ASSIGNMENT:
Each line from the one holding "hit_code = ch_new[i];" to the last line below must be written out exactly, with no other output.

DATA RECORDS:
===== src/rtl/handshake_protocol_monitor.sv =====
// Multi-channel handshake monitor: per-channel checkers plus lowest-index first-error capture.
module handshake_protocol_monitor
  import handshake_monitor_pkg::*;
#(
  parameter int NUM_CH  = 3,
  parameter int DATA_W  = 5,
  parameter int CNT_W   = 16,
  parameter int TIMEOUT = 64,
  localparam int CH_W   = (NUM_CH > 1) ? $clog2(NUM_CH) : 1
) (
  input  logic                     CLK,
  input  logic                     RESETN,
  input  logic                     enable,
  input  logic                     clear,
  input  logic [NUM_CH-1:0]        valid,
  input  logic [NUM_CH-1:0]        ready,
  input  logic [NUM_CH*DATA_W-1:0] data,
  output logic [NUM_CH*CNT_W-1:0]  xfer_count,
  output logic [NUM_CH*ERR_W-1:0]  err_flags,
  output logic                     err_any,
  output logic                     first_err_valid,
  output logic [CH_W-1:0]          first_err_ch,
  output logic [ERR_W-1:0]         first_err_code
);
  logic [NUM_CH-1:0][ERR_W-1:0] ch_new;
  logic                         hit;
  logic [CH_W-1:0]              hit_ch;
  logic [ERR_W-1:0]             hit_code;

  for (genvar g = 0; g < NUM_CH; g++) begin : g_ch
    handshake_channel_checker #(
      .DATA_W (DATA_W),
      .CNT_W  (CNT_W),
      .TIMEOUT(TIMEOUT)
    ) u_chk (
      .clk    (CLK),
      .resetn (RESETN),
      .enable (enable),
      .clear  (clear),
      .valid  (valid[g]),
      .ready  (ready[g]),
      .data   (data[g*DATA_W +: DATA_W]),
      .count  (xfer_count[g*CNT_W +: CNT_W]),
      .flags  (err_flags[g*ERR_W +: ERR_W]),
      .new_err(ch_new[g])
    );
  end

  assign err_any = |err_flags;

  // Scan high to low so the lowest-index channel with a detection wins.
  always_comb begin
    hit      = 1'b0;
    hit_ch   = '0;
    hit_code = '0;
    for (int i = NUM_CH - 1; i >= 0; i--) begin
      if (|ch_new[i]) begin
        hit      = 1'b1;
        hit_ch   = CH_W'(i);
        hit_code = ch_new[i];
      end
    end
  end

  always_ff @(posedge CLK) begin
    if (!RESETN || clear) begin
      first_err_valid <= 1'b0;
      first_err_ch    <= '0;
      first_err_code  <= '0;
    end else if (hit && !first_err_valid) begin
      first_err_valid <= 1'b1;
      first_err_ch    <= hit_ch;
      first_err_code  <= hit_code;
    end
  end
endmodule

WRITTEN RESPONSE:
        hit_code = ch_new[i];
      end
    end
  end

  always_ff @(posedge CLK) begin
    if (!RESETN || clear) begin
      first_err_valid <= 1'b0;
      first_err_ch    <= '0;
      first_err_code  <= '0;
    end else if (hit && !first_err_valid) begin
      first_err_valid <= 1'b1;
      first_err_ch    <= hit_ch;
      first_err_code  <= hit_code;
    end
  end
endmodule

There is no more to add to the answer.